4/27/2012

Growing UP!!!

    Wow I have a working teenager... I can hardly believe it.  My son is working at Mcds just 15 Min's away. He started about a month ago. He is doing really well there. I think he likes it. I hope so anyways. Sure is a new thing for all of us. We are getting used to the third worker in the house. Now we have to figure out who does what and when they do it. I have trained my kids to do house chores and who gets to do them and when. With him working it has thrown us off a little, but we are working through it.

     Life certainly has a way of sneaking up you. Just a few short years ago he was a baby and  still in my arms. Now he is a sophomore and working at a job. I miss my little baby boy.  I miss his curls and sweet baby hands and that grin. And all the times spent in the hospital. Well only because it was him and I time alone. Now it's off to work. And that is our time together. I will say we have had some good conversations to and from there.

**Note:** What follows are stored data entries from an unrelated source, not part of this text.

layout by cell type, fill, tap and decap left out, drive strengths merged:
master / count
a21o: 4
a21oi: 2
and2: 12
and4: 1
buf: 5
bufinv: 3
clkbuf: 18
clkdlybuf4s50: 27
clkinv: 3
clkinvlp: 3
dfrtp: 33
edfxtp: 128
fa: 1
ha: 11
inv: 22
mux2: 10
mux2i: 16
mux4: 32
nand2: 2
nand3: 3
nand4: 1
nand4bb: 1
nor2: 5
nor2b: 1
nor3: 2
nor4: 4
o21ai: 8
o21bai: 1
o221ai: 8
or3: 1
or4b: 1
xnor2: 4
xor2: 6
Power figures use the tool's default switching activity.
[config.mk]
export PLATFORM = sky130hd
export DESIGN_NAME = cache_way_alloc_flat
export DESIGN_NICKNAME = d
export VERILOG_FILES = /design/src/rtl/cache_way_alloc_if.sv /design/src/rtl/cache_way_alloc.sv /design/src/flat_wrapper.sv
export SDC_FILE = /design/constraint.sdc
export NUM_CORES = 1
export LEC_CHECK = 0
export CORE_AREA = 2 2 130 132
export CTS_CLUSTER_SIZE = 14
export DETAILED_ROUTE_END_ITERATION = 8
export DIE_AREA = 0 0 132 134
export PLACE_DENSITY = 0.55
export SLEW_MARGIN = 20
export SYNTH_ARGS = -nofsm -noshare
export SYNTH_HDL_FRONTEND = slang
export SYNTH_SLANG_ARGS = --single-unit
[constraint.sdc]
create_clock -name clk_i -period 4.6 [get_ports clk_i]
set_input_delay 0.69 -clock clk_i [delete_from_list [all_inputs] [get_ports clk_i]]
set_output_delay 0.69 -clock clk_i [all_outputs]
set_load 0.01 [all_outputs]
[src/rtl/cache_way_alloc_if.sv]
// Allocation/touch/invalidate bundle between the cache controller and the way allocator.
interface cache_way_alloc_if #(parameter int sets_p = 16);
  localparam int set_width_lp = $clog2(sets_p);

  logic                    alloc_v_i;
  logic [set_width_lp-1:0] alloc_set_i;
  logic                    alloc_ready_o;
  logic                    alloc_v_o;
  logic [1:0]              alloc_way_o;
  logic [3:0]              alloc_way_oh_o;
  logic                    alloc_yumi_i;
  logic                    touch_v_i;
  logic [set_width_lp-1:0] touch_set_i;
  logic [1:0]              touch_way_i;
  logic                    inv_v_i;
  logic [set_width_lp-1:0] inv_set_i;
  logic [1:0]              inv_way_i;

  modport master (
    output alloc_v_i, alloc_set_i, alloc_yumi_i,
    output touch_v_i, touch_set_i, touch_way_i,
    output inv_v_i, inv_set_i, inv_way_i,
    input  alloc_ready_o, alloc_v_o, alloc_way_o, alloc_way_oh_o
  );

  modport slave (
    input  alloc_v_i, alloc_set_i, alloc_yumi_i,
    input  touch_v_i, touch_set_i, touch_way_i,
    input  inv_v_i, inv_set_i, inv_way_i,
    output alloc_ready_o, alloc_v_o, alloc_way_o, alloc_way_oh_o
  );
endinterface

[src/rtl/cache_way_alloc.sv]
// Per-set 4-way valid + tree-PLRU tracker; picks a refill victim and returns it
// as both an index and a one-hot way write-enable.
module cache_way_alloc #(parameter int sets_p = 16) (
  input logic              clk_i,
  input logic              reset_i,
  cache_way_alloc_if.slave io
);
  localparam int set_width_lp = $clog2(sets_p);

  typedef enum logic [1:0] {INIT, IDLE, RESP} state_e;

  state_e                  state_r, state_n;
  logic [set_width_lp-1:0] cnt_r;
  logic [3:0]              valid_r [sets_p];
  logic [2:0]              plru_r  [sets_p];
  logic [3:0]              vbits;
  logic [2:0]              pbits;
  logic [1:0]              victim;
  logic                    accept;
  logic                    v_r;
  logic [1:0]              way_r;
  logic [3:0]              oh_r;

  // Touch points the tree away from the used way; untouched subtree bit is kept.
  function automatic logic [2:0] plru_touch(input logic [2:0] p, input logic [1:0] w);
    logic [2:0] r;
    r = p;
    case (w)
      2'd0: begin r[0] = 1'b1; r[1] = 1'b1; end
      2'd1: begin r[0] = 1'b1; r[1] = 1'b0; end
      2'd2: begin r[0] = 1'b0; r[2] = 1'b1; end
      default: begin r[0] = 1'b0; r[2] = 1'b0; end
    endcase
    return r;
  endfunction

  always_comb begin
    vbits  = valid_r[io.alloc_set_i];
    pbits  = plru_r[io.alloc_set_i];
    victim = 2'd0;
    if      (!vbits[0]) victim = 2'd0;
    else if (!vbits[1]) victim = 2'd1;
    else if (!vbits[2]) victim = 2'd2;
    else if (!vbits[3]) victim = 2'd3;
    else                victim = pbits[0] ? {1'b1, pbits[2]} : {1'b0, pbits[1]};
  end

  // Hit and invalidate traffic always wins over a new allocation.
  assign io.alloc_ready_o = (state_r == IDLE) & ~io.touch_v_i & ~io.inv_v_i;
  assign accept           = io.alloc_v_i & io.alloc_ready_o;

  always_comb begin
    state_n = state_r;
    case (state_r)
      INIT:    if (cnt_r == set_width_lp'(sets_p - 1)) state_n = IDLE;
      IDLE:    if (accept) state_n = RESP;
      RESP:    if (io.alloc_yumi_i) state_n = IDLE;
      default: state_n = INIT;
    endcase
  end

  always_ff @(posedge clk_i) begin
    if (reset_i) begin
      state_r <= INIT;
      cnt_r   <= '0;
      v_r     <= 1'b0;
      way_r   <= 2'd0;
      oh_r    <= 4'd0;
    end else begin
      state_r <= state_n;
      if (state_r == INIT) cnt_r <= cnt_r + 1'b1;
      if (accept) begin
        v_r   <= 1'b1;
        way_r <= victim;
        oh_r  <= 4'b0001 << victim;
      end else if (state_r == RESP && io.alloc_yumi_i) begin
        v_r <= 1'b0;
      end
    end
  end

  // Tag-side state is cleared by the INIT sweep rather than by reset directly.
  always_ff @(posedge clk_i) begin
    if (state_r == INIT) begin
      valid_r[cnt_r] <= 4'd0;
      plru_r[cnt_r]  <= 3'd0;
    end else begin
      if (accept) begin
        valid_r[io.alloc_set_i][victim] <= 1'b1;
        plru_r[io.alloc_set_i]          <= plru_touch(pbits, victim);
      end
      if (io.touch_v_i)
        plru_r[io.touch_set_i] <= plru_touch(plru_r[io.touch_set_i], io.touch_way_i);
      if (io.inv_v_i)
        valid_r[io.inv_set_i][io.inv_way_i] <= 1'b0;
    end
  end

  assign io.alloc_v_o      = v_r;
  assign io.alloc_way_o    = way_r;
  assign io.alloc_way_oh_o = oh_r;
endmodule

[src/flat_wrapper.sv]
// flat-port wrapper written by rule: the top's interface ports become plain ports
module cache_way_alloc_flat 
#(parameter int sets_p = 16)
  (clk_i, reset_i, io_alloc_v_i, io_alloc_set_i, io_alloc_yumi_i, io_touch_v_i, io_touch_set_i, io_touch_way_i, io_inv_v_i, io_inv_set_i, io_inv_way_i, io_alloc_ready_o, io_alloc_v_o, io_alloc_way_o, io_alloc_way_oh_o);
  cache_way_alloc_if #(.sets_p(sets_p)) io_i ();
  input logic clk_i;
  input logic reset_i;
  input wire logic [$bits(io_i.alloc_v_i)-1:0] io_alloc_v_i;
  input wire logic [$bits(io_i.alloc_set_i)-1:0] io_alloc_set_i;
  input wire logic [$bits(io_i.alloc_yumi_i)-1:0] io_alloc_yumi_i;
  input wire logic [$bits(io_i.touch_v_i)-1:0] io_touch_v_i;
  input wire logic [$bits(io_i.touch_set_i)-1:0] io_touch_set_i;
  input wire logic [$bits(io_i.touch_way_i)-1:0] io_touch_way_i;
  input wire logic [$bits(io_i.inv_v_i)-1:0] io_inv_v_i;
  input wire logic [$bits(io_i.inv_set_i)-1:0] io_inv_set_i;
  input wire logic [$bits(io_i.inv_way_i)-1:0] io_inv_way_i;
  output wire logic [$bits(io_i.alloc_ready_o)-1:0] io_alloc_ready_o;
  output wire logic [$bits(io_i.alloc_v_o)-1:0] io_alloc_v_o;
  output wire logic [$bits(io_i.alloc_way_o)-1:0] io_alloc_way_o;
  output wire logic [$bits(io_i.alloc_way_oh_o)-1:0] io_alloc_way_oh_o;
  assign io_i.alloc_v_i = io_alloc_v_i;
  assign io_i.alloc_set_i = io_alloc_set_i;
  assign io_i.alloc_yumi_i = io_alloc_yumi_i;
  assign io_i.touch_v_i = io_touch_v_i;
  assign io_i.touch_set_i = io_touch_set_i;
  assign io_i.touch_way_i = io_touch_way_i;
  assign io_i.inv_v_i = io_inv_v_i;
  assign io_i.inv_set_i = io_inv_set_i;
  assign io_i.inv_way_i = io_inv_way_i;
  assign io_alloc_ready_o = io_i.alloc_ready_o;
  assign io_alloc_v_o = io_i.alloc_v_o;
  assign io_alloc_way_o = io_i.alloc_way_o;
  assign io_alloc_way_oh_o = io_i.alloc_way_oh_o;
  cache_way_alloc #(.sets_p(sets_p)) u_core (.clk_i(clk_i), .reset_i(reset_i), .io(io_i));
endmodule
==> results <==
- The flow ran to the end, and the final reports show no timing, DRC or antenna violations.
- The buffer depth of the longest clock path is 2.
- At the end of routability-driven placement, the weighted congestion stood at 0.847.
- The max-slew violation total from the final report is 0.
- The remaining antenna violation count is 0.
- The data arrival time of the critical path is 3970 ps.
- For this run, the register share of the synthesized area comes to 56.6%.
- The number of global-route vias before repair is 4,437.
- On the critical path the largest part of the delay comes from compound AO/OA/AOI/OAI gates.
- The area growth from synthesis to final layout is 17.0%.
- At the later pin of the worst-skew pair, clock insertion delay measures 420 ps.
- The net count of the finished layout is 582.
- After legalization and detailed placement, the total HPWL measured 11,000 um.
- The required time reported for the critical path endpoint is roughly 4700 ps.
- The worst setup path is launched from a primary input.
- The count of instances resized after the clock tree is built is 0.
- The path class of the tightest hold or removal check is register to register.
- The kind of critical path is primary input to register.
- In this run, placement finished with an instance count of 760.
- The share of the synthesized area in the top cell type is 52.5%.
- The core box area is 16,300 um^2.
- The initial antenna violation count is 0.
- The floorplan step defined a die boundary enclosing between 15,000 and 20,000 um^2.
- The post-cts hold buffer count is 0.
- Max-cap violations in this run came to 0.
- The worst-case vdd ir drop is around 0.19 mV.
- The CTS clock-pin slew for the worst setup and hold paths is around 60 ps.
- The global-route congestion overflow total is 0.
- The number of sinks driven by the clock tree is 125.
- The hold path depth is 2.
- Across the routed clock network, the largest skew measured is ~15 ps.
- Of the cells placed in the final design, the portion with a size suffix greater than 1 is a little under a fifth.
- Summed over all instances, the cell type with the most area after synthesis is sky130_fd_sc_hd__edfxtp_1.
- The number of warnings printed during yosys synthesis is 0.
- Ranked by total cell area, the synthesized netlist is headed by sky130_fd_sc_hd__edfxtp_1 52%, sky130_fd_sc_hd__mux4_2 9.1%, sky130_fd_sc_hd__nor3_1 6.3%, sky130_fd_sc_hd__dfxtp_1 4.1%, sky130_fd_sc_hd__o31ai_1 3.6%.
- The critical path goes through clkdlybuf4s50_1 -> buf_4 -> buf_4 -> mux2i_1 -> mux2i_1 -> o21ai_0 -> a211oi_2 -> nor3_1.
- Counting flops with an async set or reset pin after synthesis yields a share of 0%.
- The average instance in the mapped netlist occupies 12.0 um^2.
- The initial utilization of the core area, before any placement, comes to 39.3%.
- In this run the static leakage power is 0.00252 uW.
- The library cells used most frequently in the layout, excluding fill and tap cells, are 112 x sky130_fd_sc_hd__edfxtp_1, 81 x sky130_fd_sc_hd__nor3_1, 61 x sky130_fd_sc_hd__nand2_1.
- The post-route clock period utilization is between 80 and 90%.
- The post-CTS repair timing setup buffer count is 0.
- The slowest cell on the critical path is sky130_fd_sc_hd__a211oi_2.
- The final critical delay including setup and external delays is 3850 ps.
- Setup repair after global routing left no endpoint under its margin.
- Measured in cells, the most critical reg-to-reg path has a length of 6.
- The synthesized design contains about 130 register bits.
- The first detailed-routing pass ran for 5 iterations.
- The global routing stage identified its most utilized layer as met2.
- The number of top-level design ports is 30.
- Measured against its own limit, the worst slew margin works out to 22.2%.
- The number of buffers created by CTS is 17.
- Derived from the worst setup path, the maximum achievable clock frequency is 260 MHz.
- In this run the clock root is driven by a sky130_fd_sc_hd__clkbuf_16.
- At the pin with the least slew margin, the transition time is ~1200 ps.
- For met3 alone, demand over resource in global routing was 3.36%.
- Along the worst path, the maximum fanout reaches 16.
- The synthesized instance count is 533.
- The most used flip-flop cell after synthesis is sky130_fd_sc_hd__edfxtp_1.
- Port buffering added 29 buffers.
- The wire length per cell is 20.2 um.
- The total number of placement rows is 47.
- The total power density per cell area is 366 nW/um^2.
- For this block, the routed nets add up to between 15,000 and 20,000 um of wire.
- The depth of the CTS H-tree is 4.
- The non-filler instance count after layout is 792.
- In this run the horizontal extent of the chip is between 100 and 150 um.
- The number of nets in the synthesized netlist is 556.
- The maximum number of pins on one net before global-route repair is 69.
- The most common cell after layout, fill and taps aside is sky130_fd_sc_hd__edfxtp_1.
- The worst setup path is captured at a register.
- The first routing iteration left 310 violations.
- The clock tree from TritonCTS is done.
- The final antenna diode count is 0.
- The die is between 100 and 150 um tall.
- After routing, the total negative slack on setup checks comes to 0 ps.
- Setup violations remaining at the end of the flow were counted as 0.
- The number of buffers and inverters on the critical path is 3.
- The global routing usage on met1 is 25.8%.
- The critical path runs through a total of 8 cells.
- Yosys mapped the design onto approximately 50 distinct sky130hd cell types.
- The global-route wire length before repair is 25,000 um.
- The global-route total usage across every layer is 18.7%.
- Global routing consumed, on the met2 layer, 30.7% of the routing resources.
- The number of DRC violations after detailed routing is 0.
- Using the TritonRoute via totals, the vias-per-cell ratio works out to about 5.8.
- Across all layers, the routed design uses 4,566 vias.
- The number of failing hold endpoints at the final stage came to 0.
- For this run, the slowest stage of the critical path takes roughly 990 ps.
- Counting flops with a built-in enable in the synthesized netlist gives 112.
- The post-synthesis instance area is 6410 um^2.
final timing paths:
path / startpoint / endpoint / slack [ps]
worst max-delay path: io_alloc_set_i[2] / u_core.valid_r[7][0]$_DFFE_PP_ / 750
worst max register to register: u_core.valid_r[12][3]$_DFFE_PP_ / u_core.valid_r[7][0]$_DFFE_PP_ / 1390
worst min-delay path: u_core.io.alloc_v_o$_SDFFE_PP0P_ / u_core.io.alloc_v_o$_SDFFE_PP0P_ / 470
worst min register to register: u_core.io.alloc_v_o$_SDFFE_PP0P_ / u_core.io.alloc_v_o$_SDFFE_PP0P_ / 470
flip-flops by register name, summed over array words and instances (netlist names):
| signal | cells |
|---|---|
| u_core.io.alloc_way_oh_o | 4 |
| u_core.io.alloc_way_o | 2 |
| u_core.state_r | 2 |
| u_core.io.alloc_v_o | 1 |
| u_core.valid_r | 64 |
| u_core.plru_r | 48 |
| u_core.cnt_r | 4 |
metrics by stage:
stage	power, uW	util [%]	area (um^2)	hold WS [ps]	setup WS (ps)
6_report	2740	46.0	7500	467	754
5_1_grt	2840	46.0	7500	487	469
4_1_cts	2760	45.9	7480	468	780
3_5_place_dp	1510	42.5	6920	457	336
3_3_place_gp	1500	42.5	6920	449	396
2_1_floorplan	1440	-	6410	463	694
Yosys cell counts (2+ instances only):
| master | n |
|---|---|
| sky130_fd_sc_hd__a211oi_1 | 5 |
| sky130_fd_sc_hd__a211oi_2 | 2 |
| sky130_fd_sc_hd__a21boi_0 | 2 |
| sky130_fd_sc_hd__a21oi_1 | 14 |
| sky130_fd_sc_hd__a221oi_1 | 5 |
| sky130_fd_sc_hd__a22o_1 | 4 |
| sky130_fd_sc_hd__a32o_1 | 2 |
| sky130_fd_sc_hd__and2_1 | 2 |
| sky130_fd_sc_hd__and3_1 | 4 |
| sky130_fd_sc_hd__buf_1 | 2 |
| sky130_fd_sc_hd__buf_2 | 6 |
| sky130_fd_sc_hd__buf_4 | 2 |
| sky130_fd_sc_hd__buf_6 | 6 |
| sky130_fd_sc_hd__clkbuf_1 | 27 |
| sky130_fd_sc_hd__dfxtp_1 | 13 |
| sky130_fd_sc_hd__edfxtp_1 | 112 |
| sky130_fd_sc_hd__inv_1 | 7 |
| sky130_fd_sc_hd__mux2i_1 | 10 |
| sky130_fd_sc_hd__mux4_2 | 26 |
| sky130_fd_sc_hd__nand2_1 | 61 |
| sky130_fd_sc_hd__nand2b_1 | 8 |
| sky130_fd_sc_hd__nand3_1 | 5 |
| sky130_fd_sc_hd__nor2_1 | 28 |
| sky130_fd_sc_hd__nor2b_1 | 3 |
| sky130_fd_sc_hd__nor3_1 | 81 |
| sky130_fd_sc_hd__nor4_1 | 16 |
| sky130_fd_sc_hd__o21ai_0 | 9 |
| sky130_fd_sc_hd__o21ai_1 | 2 |
| sky130_fd_sc_hd__o22ai_1 | 2 |
| sky130_fd_sc_hd__o31a_1 | 4 |
| sky130_fd_sc_hd__o31ai_1 | 31 |
| sky130_fd_sc_hd__o31ai_2 | 6 |
| sky130_fd_sc_hd__or2_2 | 8 |
| sky130_fd_sc_hd__xnor2_1 | 3 |
worst min-delay path, stage by stage (launching register included):
cell                      delay (ps)
sky130_fd_sc_hd__dfxtp_1         310
sky130_fd_sc_hd__nand2_1          60
sky130_fd_sc_hd__a21oi_1          60
area by class of cell:
cell class                 instances  area (um^2)
multi-input combinational        358         2550
timing repair buffer              50          455
inverter                           7         26.3
sequential                       125         3620
fill                            1481         8790
clock buffer                      19          443
tap                              220          275
clock inverter                    13          118
power by group:
part           internal [uW]  leakage (uW)  switching, uW  total [uW]
clock network            757      0.000261            501        1260
logic                   87.7       0.00101            144         232
registers               1250       0.00125           7.65        1250
total                   2090       0.00252            653        2740
routing by layer:
metal | share of wire, % | wire length [um]
met1 | 45 | 7210
met2 | 49 | 7830
met3 | 5.2 | 830
met4 | 0.76 | 121
met5 | 0 | 0
cell families after synthesis:
kind of cell / share of synthesized area (%)
mux: 10.9
xor+xnor: 0.410
buf+inv: 3.87
flops: 56.6
compound gates: 11.6
fa+ha+maj: 0.195
simple gates: 16.5
(Power assumes the default switching activity.)
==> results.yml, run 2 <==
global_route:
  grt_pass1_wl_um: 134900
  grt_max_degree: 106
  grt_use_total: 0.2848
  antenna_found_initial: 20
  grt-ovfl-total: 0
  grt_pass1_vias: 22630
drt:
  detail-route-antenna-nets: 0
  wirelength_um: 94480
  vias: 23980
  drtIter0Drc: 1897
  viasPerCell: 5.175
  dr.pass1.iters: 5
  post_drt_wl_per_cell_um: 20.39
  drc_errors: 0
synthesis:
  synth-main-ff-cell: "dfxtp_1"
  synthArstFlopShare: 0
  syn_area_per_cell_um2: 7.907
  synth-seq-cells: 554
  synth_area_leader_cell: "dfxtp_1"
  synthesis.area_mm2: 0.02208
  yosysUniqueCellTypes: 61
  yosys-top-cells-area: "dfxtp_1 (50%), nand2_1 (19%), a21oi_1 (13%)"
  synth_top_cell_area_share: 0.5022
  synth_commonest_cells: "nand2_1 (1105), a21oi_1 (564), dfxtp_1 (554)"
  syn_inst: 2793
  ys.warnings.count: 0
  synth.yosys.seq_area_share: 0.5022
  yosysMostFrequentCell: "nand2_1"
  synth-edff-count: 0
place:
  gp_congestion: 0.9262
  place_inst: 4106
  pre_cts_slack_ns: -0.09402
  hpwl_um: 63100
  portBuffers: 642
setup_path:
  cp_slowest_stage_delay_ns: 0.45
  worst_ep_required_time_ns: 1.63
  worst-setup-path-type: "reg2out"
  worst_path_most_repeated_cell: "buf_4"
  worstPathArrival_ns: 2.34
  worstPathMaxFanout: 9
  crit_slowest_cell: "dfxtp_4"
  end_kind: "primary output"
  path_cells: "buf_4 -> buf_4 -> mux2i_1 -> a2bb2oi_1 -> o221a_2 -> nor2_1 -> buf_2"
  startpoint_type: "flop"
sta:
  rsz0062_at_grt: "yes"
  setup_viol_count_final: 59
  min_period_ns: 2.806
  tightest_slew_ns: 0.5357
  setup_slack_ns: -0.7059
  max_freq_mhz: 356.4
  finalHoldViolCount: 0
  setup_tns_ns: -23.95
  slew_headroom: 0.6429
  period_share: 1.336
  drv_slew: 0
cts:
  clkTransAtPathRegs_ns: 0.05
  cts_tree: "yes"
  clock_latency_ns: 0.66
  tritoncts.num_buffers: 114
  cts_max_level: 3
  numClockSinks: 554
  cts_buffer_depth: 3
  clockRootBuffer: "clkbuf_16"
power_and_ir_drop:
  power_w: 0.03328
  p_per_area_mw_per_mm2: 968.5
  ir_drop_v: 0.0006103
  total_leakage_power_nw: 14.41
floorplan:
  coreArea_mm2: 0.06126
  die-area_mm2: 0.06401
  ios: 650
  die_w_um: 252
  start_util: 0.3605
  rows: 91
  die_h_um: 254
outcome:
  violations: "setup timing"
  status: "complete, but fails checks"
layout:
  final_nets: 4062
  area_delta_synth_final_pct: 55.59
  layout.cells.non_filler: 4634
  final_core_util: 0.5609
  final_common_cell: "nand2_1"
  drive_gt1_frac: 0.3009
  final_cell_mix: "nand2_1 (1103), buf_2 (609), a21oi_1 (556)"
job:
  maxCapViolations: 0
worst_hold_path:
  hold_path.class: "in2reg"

                                            Sarah


                                             Zach

    Sarah is growing up too. She will be a freshmen this fall. She will be taking drivers ed this summer and  getting a permit. WOW!! I too miss her days of being a baby. I miss being able to dress her the way I want to and picking out her clothes and going to the girls section of a dept store. Now we go to to the Jr's section just not the same. Now she wears a size 8 and half shoe almost my size. Now she wants to pick out her own clothes and go off with her friends. Iam missing my babies but loving the fact that they are growing up. Pray for our teenagers that they may walk on the truth and the light. And not turn away from it.

9/13/2011

My Dad

So as of August 15th 2011 I am without an earthly father. Of course I really did not have one most of my life I mean he was living and breathing just not not with me. See my parents divorced when I was eight. It was not an easy thing to go through but we did. My brothers and sister and I.  So for most of my life I did not have an earthly father, but always had the heavenly one. Thank you God for that.

  Anyways I did have a line of communication with him until about a year or two ago. You know how life gets in the way and things and people get  words and thoughts mixed up and then your in the middle of it all. Well that happened to me and he stopped talking to me. He Even did not want to acknowledge that I was his Daughter. That really hurt. So now Iam left with this empty feeling and longing to recover the relationship we sort of had. I did not want him to die when we had not come to an understanding, yet that is exactly what happen. So now I have the Joy of never saying my peace and him saying he loved me one more time. I mean I know way down deep he did love me and whatever happened between the Sib's and him and myself was secondary to his love for me. But it did not feel like it.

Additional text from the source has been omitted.